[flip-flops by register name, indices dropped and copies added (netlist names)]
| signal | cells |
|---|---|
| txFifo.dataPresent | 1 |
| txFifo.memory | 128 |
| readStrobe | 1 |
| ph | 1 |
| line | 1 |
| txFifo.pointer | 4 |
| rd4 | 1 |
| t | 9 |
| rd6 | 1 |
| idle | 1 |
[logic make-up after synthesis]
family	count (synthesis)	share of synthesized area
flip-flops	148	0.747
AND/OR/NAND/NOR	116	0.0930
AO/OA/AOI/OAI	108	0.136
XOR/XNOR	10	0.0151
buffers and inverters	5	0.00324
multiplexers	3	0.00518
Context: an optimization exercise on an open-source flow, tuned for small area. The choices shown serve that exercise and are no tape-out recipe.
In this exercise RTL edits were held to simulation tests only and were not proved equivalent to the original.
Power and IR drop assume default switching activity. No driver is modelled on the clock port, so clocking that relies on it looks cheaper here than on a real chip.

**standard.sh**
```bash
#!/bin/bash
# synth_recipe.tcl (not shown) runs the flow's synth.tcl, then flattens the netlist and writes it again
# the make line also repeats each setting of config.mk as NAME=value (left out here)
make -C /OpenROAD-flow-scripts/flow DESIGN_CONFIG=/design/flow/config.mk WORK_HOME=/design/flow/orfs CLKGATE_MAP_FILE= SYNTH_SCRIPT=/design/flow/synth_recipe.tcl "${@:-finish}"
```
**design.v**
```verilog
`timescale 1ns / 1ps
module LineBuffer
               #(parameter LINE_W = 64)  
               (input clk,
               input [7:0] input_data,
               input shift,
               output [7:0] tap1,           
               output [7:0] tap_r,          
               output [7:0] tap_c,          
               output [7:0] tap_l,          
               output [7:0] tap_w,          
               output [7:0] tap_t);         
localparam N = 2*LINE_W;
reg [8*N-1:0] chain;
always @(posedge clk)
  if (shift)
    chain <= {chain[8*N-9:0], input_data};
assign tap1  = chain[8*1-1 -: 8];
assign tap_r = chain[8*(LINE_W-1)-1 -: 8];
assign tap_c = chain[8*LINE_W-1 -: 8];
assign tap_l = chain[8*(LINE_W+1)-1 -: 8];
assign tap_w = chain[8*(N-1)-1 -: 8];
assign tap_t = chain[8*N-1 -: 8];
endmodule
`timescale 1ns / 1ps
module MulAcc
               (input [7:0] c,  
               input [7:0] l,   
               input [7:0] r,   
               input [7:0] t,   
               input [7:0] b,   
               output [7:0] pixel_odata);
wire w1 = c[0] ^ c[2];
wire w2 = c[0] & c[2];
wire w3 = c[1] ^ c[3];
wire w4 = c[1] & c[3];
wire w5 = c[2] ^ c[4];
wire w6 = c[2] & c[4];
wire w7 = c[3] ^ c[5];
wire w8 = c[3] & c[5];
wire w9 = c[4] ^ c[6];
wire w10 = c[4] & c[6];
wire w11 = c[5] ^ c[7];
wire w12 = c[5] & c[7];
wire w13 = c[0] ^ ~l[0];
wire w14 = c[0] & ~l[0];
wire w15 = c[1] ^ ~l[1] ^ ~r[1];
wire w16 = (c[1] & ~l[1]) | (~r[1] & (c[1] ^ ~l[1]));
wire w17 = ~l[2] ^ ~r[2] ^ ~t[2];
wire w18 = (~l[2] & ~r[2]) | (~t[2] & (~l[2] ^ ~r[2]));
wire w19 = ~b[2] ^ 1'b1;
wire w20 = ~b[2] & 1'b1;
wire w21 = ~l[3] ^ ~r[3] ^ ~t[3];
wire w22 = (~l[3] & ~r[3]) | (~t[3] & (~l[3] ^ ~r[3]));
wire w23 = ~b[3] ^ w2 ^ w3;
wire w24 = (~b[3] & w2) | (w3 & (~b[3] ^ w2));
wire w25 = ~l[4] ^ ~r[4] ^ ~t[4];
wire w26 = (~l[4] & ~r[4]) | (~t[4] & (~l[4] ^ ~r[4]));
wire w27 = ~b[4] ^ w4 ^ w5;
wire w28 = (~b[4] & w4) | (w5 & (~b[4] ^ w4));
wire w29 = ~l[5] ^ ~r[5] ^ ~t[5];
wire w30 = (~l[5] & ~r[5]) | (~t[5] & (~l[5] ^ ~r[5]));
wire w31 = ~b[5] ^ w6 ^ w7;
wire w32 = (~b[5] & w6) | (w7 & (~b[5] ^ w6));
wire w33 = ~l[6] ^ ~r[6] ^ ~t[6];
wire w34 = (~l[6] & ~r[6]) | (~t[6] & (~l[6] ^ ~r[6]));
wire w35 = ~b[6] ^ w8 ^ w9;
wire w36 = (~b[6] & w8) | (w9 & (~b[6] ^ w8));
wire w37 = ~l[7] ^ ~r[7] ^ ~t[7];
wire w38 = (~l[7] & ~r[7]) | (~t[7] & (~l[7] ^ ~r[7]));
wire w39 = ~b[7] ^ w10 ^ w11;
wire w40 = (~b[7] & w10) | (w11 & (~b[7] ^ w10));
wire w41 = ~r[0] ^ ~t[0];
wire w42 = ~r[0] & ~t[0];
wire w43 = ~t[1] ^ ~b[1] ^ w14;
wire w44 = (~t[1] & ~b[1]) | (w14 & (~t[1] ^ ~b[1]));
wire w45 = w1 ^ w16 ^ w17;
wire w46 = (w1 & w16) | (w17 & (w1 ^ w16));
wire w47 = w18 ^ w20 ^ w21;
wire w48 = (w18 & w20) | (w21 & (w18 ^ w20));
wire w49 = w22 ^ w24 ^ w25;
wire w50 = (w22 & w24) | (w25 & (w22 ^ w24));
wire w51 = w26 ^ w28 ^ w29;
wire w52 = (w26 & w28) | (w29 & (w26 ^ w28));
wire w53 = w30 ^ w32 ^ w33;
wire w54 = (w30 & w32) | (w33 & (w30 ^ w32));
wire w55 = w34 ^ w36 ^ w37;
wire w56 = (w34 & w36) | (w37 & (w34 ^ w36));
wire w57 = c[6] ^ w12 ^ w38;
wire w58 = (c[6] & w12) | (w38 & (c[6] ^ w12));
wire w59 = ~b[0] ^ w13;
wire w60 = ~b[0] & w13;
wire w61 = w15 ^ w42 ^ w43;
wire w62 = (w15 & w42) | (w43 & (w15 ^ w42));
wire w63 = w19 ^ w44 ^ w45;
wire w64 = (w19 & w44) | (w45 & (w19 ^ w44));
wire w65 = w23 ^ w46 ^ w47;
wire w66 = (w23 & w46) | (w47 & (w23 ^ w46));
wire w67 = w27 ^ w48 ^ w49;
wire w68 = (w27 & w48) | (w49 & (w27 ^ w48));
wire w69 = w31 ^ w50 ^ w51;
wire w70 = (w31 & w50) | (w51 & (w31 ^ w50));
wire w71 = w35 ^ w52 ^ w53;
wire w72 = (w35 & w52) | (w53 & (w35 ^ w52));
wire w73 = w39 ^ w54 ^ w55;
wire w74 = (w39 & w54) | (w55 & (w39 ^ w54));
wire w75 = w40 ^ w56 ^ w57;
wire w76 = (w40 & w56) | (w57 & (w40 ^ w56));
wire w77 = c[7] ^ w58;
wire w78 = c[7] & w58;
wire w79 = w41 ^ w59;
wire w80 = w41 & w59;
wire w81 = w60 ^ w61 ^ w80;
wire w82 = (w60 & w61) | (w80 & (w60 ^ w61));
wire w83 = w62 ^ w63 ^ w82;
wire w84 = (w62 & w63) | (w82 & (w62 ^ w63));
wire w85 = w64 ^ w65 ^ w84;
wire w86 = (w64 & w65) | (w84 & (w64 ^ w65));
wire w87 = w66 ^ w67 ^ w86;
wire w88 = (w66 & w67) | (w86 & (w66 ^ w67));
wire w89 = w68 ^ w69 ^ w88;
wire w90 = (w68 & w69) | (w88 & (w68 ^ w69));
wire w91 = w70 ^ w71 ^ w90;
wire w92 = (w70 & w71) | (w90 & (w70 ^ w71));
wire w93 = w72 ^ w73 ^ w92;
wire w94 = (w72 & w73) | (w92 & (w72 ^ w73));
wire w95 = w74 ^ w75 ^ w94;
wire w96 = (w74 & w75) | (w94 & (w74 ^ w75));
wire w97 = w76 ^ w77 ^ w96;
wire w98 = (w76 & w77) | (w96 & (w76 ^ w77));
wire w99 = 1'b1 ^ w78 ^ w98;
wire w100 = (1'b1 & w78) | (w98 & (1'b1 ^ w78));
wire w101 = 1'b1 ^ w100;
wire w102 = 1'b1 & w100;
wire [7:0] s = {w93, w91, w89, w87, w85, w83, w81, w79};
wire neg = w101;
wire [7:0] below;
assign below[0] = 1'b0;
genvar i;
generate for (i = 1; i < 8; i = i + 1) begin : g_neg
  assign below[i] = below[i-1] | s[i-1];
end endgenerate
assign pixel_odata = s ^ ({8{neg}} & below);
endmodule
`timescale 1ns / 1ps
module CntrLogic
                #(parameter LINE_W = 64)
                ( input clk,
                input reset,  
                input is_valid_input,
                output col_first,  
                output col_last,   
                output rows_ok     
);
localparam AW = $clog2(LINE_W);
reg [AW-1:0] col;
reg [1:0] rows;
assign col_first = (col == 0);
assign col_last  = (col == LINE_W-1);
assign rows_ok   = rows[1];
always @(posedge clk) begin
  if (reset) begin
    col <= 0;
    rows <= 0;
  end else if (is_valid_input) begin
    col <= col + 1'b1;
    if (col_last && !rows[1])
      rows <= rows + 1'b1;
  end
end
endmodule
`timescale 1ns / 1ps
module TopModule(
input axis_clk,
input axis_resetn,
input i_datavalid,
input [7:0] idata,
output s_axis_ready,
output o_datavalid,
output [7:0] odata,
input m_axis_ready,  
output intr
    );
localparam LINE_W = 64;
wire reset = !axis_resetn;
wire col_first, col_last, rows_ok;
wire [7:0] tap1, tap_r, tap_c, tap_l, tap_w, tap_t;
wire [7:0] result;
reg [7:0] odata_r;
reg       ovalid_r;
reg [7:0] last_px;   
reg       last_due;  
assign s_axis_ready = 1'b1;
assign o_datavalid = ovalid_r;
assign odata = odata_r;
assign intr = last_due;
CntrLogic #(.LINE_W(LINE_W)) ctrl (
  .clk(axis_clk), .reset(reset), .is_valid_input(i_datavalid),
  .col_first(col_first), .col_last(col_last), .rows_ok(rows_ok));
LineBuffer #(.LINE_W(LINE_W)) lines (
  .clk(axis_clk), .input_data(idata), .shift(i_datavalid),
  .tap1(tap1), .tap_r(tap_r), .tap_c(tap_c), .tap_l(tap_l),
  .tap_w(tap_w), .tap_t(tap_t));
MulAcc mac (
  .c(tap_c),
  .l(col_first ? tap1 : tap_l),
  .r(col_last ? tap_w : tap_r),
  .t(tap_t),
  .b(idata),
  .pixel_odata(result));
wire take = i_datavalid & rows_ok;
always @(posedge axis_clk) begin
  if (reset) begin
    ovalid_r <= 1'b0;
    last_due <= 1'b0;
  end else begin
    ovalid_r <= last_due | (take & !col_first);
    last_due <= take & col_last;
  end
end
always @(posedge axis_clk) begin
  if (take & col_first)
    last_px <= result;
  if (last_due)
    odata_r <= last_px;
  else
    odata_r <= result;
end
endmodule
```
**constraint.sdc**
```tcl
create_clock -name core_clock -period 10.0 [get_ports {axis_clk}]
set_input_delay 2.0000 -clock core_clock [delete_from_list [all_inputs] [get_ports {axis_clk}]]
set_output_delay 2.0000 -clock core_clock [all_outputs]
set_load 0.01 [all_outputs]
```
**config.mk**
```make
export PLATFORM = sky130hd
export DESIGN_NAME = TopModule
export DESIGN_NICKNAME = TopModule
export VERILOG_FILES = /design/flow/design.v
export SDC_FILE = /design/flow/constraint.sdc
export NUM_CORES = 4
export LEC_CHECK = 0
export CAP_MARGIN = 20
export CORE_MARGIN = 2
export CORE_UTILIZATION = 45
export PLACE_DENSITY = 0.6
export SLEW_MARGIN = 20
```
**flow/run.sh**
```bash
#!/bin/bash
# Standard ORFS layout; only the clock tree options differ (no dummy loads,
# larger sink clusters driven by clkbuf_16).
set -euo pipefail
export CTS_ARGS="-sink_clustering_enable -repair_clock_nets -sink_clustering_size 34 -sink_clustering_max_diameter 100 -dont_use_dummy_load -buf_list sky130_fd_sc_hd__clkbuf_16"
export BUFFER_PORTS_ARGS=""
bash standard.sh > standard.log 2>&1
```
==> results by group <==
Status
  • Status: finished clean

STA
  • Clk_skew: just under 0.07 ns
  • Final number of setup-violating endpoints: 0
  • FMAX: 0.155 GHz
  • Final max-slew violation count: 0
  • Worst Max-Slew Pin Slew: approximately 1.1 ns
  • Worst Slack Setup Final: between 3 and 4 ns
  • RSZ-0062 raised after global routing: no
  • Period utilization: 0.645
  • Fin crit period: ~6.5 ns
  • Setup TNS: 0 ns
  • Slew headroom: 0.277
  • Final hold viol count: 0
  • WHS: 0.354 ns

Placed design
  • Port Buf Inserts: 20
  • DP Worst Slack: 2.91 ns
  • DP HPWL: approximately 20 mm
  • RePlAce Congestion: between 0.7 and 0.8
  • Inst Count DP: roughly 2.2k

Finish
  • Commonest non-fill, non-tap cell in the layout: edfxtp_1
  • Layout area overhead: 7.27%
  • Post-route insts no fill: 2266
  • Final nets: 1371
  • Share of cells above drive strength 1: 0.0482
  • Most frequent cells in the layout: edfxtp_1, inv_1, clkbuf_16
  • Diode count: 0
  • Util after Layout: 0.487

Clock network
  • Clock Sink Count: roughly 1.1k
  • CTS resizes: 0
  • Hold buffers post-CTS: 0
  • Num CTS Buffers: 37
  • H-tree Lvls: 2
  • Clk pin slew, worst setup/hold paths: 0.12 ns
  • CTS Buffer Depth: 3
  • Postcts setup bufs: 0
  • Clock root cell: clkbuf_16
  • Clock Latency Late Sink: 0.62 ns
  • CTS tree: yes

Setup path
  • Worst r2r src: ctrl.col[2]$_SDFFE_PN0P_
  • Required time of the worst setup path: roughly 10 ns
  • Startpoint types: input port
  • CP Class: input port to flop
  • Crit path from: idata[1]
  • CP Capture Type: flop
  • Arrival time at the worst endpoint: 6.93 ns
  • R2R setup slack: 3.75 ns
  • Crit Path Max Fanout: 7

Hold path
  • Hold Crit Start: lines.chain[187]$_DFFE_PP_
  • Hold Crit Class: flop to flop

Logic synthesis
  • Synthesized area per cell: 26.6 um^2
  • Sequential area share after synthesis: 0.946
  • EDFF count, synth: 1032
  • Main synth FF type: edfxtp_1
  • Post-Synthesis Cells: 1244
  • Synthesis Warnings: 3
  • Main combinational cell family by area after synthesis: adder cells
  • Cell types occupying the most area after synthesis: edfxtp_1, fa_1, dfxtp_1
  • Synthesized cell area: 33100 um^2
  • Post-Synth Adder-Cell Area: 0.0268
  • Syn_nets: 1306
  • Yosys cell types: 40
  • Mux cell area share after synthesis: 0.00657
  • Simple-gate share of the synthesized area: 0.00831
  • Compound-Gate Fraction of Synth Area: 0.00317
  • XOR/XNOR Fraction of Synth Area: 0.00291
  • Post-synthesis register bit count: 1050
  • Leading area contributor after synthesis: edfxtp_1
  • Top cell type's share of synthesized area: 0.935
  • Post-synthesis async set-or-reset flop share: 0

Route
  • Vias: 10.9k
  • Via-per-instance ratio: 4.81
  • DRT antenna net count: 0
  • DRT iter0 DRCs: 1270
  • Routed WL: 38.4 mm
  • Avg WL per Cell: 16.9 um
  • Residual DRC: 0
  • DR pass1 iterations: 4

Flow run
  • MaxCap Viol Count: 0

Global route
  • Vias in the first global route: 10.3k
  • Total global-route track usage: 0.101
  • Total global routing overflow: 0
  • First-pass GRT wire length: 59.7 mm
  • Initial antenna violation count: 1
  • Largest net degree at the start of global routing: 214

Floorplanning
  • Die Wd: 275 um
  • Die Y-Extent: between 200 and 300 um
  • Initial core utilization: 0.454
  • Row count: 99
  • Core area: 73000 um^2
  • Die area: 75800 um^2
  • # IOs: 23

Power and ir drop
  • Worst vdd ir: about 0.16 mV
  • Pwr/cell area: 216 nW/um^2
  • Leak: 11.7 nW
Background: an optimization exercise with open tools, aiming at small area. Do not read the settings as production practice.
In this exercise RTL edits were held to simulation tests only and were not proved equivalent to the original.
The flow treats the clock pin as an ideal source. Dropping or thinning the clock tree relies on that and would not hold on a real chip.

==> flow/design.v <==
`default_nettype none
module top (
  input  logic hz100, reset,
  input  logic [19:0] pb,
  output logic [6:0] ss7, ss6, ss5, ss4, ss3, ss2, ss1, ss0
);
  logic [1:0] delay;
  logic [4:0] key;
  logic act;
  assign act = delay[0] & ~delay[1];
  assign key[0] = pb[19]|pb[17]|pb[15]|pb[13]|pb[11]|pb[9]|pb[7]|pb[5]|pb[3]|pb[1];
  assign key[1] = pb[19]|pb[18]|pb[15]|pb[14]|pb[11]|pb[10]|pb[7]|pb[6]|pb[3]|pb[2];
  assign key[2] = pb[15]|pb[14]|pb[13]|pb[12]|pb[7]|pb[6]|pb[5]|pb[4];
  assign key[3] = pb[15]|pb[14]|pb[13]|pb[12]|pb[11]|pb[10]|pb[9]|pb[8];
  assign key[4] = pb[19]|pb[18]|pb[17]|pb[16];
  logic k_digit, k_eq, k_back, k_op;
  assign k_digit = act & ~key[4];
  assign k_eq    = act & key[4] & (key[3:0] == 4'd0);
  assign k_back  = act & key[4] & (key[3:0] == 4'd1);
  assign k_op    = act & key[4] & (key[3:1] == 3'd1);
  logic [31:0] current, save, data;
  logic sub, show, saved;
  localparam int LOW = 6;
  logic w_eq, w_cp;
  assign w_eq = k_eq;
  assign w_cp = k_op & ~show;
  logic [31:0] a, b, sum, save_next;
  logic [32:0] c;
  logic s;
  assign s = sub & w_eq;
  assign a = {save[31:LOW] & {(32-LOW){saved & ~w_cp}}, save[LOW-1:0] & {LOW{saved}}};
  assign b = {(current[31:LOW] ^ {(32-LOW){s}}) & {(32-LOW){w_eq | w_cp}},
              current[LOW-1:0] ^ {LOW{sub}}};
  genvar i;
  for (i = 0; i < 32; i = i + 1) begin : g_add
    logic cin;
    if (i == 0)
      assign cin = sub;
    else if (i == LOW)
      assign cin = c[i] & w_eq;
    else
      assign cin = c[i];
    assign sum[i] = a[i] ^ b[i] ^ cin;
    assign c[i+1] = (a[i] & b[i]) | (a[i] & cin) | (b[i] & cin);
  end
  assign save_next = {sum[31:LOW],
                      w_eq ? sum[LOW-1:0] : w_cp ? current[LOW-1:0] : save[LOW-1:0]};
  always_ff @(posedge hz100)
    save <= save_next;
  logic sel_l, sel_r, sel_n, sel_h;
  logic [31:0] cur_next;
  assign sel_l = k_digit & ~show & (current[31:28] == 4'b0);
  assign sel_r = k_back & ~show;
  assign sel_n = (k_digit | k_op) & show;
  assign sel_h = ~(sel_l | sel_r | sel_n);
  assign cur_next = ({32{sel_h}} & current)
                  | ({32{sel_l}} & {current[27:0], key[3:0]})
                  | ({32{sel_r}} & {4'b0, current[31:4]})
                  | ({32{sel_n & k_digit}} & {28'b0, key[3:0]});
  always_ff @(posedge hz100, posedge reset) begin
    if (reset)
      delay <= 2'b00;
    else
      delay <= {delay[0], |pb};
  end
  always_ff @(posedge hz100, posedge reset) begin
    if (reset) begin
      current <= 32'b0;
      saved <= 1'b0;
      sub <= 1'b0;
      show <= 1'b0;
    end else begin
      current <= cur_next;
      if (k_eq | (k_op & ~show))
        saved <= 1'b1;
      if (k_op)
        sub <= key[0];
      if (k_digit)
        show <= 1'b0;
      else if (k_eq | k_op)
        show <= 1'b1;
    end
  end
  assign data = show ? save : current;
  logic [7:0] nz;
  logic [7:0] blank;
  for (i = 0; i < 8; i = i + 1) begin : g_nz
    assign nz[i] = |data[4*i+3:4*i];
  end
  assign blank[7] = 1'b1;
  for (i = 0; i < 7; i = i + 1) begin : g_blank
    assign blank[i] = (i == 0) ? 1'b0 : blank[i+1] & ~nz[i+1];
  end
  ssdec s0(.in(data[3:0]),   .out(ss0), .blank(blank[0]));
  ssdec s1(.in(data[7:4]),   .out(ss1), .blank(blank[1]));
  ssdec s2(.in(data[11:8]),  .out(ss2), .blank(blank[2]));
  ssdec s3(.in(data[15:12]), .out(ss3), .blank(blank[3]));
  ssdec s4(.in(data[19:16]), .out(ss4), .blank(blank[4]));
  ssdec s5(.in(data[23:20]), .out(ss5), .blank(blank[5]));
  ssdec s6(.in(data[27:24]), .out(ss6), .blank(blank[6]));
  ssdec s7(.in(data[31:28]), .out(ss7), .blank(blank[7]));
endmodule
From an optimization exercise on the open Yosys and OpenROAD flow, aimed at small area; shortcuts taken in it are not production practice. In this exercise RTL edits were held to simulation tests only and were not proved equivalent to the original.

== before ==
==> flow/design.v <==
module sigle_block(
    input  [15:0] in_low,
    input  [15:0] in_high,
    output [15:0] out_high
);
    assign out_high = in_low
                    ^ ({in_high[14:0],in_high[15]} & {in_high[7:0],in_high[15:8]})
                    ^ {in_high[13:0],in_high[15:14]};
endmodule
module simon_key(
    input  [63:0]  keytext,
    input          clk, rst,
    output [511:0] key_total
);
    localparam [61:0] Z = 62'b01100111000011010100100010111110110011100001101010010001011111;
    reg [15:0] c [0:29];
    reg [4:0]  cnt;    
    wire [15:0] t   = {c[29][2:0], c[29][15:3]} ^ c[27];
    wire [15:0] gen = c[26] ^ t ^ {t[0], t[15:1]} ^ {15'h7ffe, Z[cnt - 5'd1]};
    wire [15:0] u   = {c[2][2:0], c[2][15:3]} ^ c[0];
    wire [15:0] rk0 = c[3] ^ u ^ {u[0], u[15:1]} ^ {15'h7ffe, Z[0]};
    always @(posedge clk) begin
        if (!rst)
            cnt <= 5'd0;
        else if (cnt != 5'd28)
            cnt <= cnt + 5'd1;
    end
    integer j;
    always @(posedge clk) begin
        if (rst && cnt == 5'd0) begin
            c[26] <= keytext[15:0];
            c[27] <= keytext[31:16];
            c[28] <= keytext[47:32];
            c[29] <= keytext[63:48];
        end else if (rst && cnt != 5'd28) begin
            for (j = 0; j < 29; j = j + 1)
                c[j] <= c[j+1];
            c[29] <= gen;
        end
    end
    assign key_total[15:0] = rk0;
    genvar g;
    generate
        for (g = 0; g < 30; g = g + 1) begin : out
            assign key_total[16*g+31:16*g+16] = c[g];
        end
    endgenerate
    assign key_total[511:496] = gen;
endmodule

## What you are asked to do
Find the line with "root cell: clkbuf_16" in the material above. Reproduce it and each line after it up to and including the line with "endpoint: 6.93 ns".

## Result for this exercise
  • Clock root cell: clkbuf_16
  • Clock Latency Late Sink: 0.62 ns
  • CTS tree: yes

Setup path
  • Worst r2r src: ctrl.col[2]$_SDFFE_PN0P_
  • Required time of the worst setup path: roughly 10 ns
  • Startpoint types: input port
  • CP Class: input port to flop
  • Crit path from: idata[1]
  • CP Capture Type: flop
  • Arrival time at the worst endpoint: 6.93 ns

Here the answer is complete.